Auditor MSKA & Associates did not respond to ET’s mailed queries.

Mail sent to Anagha Thatte, the signing audit partner from MP Chitale & Co, went unanswered. PwC also didn’t respond.

Over the last few years, multiple audit firms have reviewed the bank’s financial statements: Price Waterhouse (2015-16 to 2017-18), SR Batliboi & Co LLP (2018-19), Hari Bhakti & Co LLP (2019-20 to 2020-21), Hari Bhakti & MP Chitale (2021-22), and MP Chitale and MSKA & Associates (2022-23 to present).

Following the Reserve Bank of India’s (RBI) circular on auditor appointments, the bank’s financial statements have been audited by joint auditors.

The Institute of Chartered Accountants of India (ICAI) is expected to review IndusInd Bank’s books after taking suo-motu cognizance of the accounting discrepancies that the private lender disclosed this week in its forex derivatives portfolio, ICAI president Charanjot Singh Nanda told ET on March 13.

According to IndusInd Bank’s 2023-24 annual report, as of March 31, 2024, the audit committee comprised three members: Bhavna Doshi (chairperson), Akila Krishnakumar, and Pradeep Udhas. The committee met 25 times during the financial year 2023-24.
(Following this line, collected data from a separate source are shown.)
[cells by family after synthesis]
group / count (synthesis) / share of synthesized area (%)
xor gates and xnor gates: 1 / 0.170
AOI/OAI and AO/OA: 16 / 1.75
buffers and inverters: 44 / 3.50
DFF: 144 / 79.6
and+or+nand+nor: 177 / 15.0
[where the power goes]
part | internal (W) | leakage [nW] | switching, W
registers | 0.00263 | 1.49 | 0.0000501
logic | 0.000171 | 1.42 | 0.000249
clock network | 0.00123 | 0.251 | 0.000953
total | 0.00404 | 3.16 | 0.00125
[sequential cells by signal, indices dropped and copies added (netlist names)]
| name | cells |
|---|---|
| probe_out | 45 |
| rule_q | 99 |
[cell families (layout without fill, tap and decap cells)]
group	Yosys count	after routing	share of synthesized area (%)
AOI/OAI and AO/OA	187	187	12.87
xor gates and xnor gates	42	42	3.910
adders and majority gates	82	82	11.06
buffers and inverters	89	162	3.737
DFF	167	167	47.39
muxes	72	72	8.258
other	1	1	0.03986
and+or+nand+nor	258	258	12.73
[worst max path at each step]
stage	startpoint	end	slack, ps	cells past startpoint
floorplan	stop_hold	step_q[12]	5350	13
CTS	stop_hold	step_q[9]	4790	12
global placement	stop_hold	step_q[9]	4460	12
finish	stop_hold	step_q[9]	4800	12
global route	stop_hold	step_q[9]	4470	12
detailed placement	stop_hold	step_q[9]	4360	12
As per the report, a key responsibility of the committee was to approve treasury-related investments and disinvestments as per the bank’s domestic investment policy, overseas investment policy, and market risk management policy.

Low-Liquidity Instruments

The crisis stemmed from internal trades involving low-liquidity instruments, such as 3- to 6-year yen and 8- to 10-year dollar borrowings. Rather than directly hedging foreign currency borrowings and deposits with external counterparties, the bank used its internal desk for the hedging process.

While external trades were marked-to-market, the internal trades were valued using swap valuations. As a result, the two legs of the trade could fluctuate over the contract period but typically converge at maturity. So, it failed to identify the accounting error.

Following the issuance of a new RBI circular in September 2023, the bank began reviewing its derivatives portfolio, which led to the identification of these discrepancies.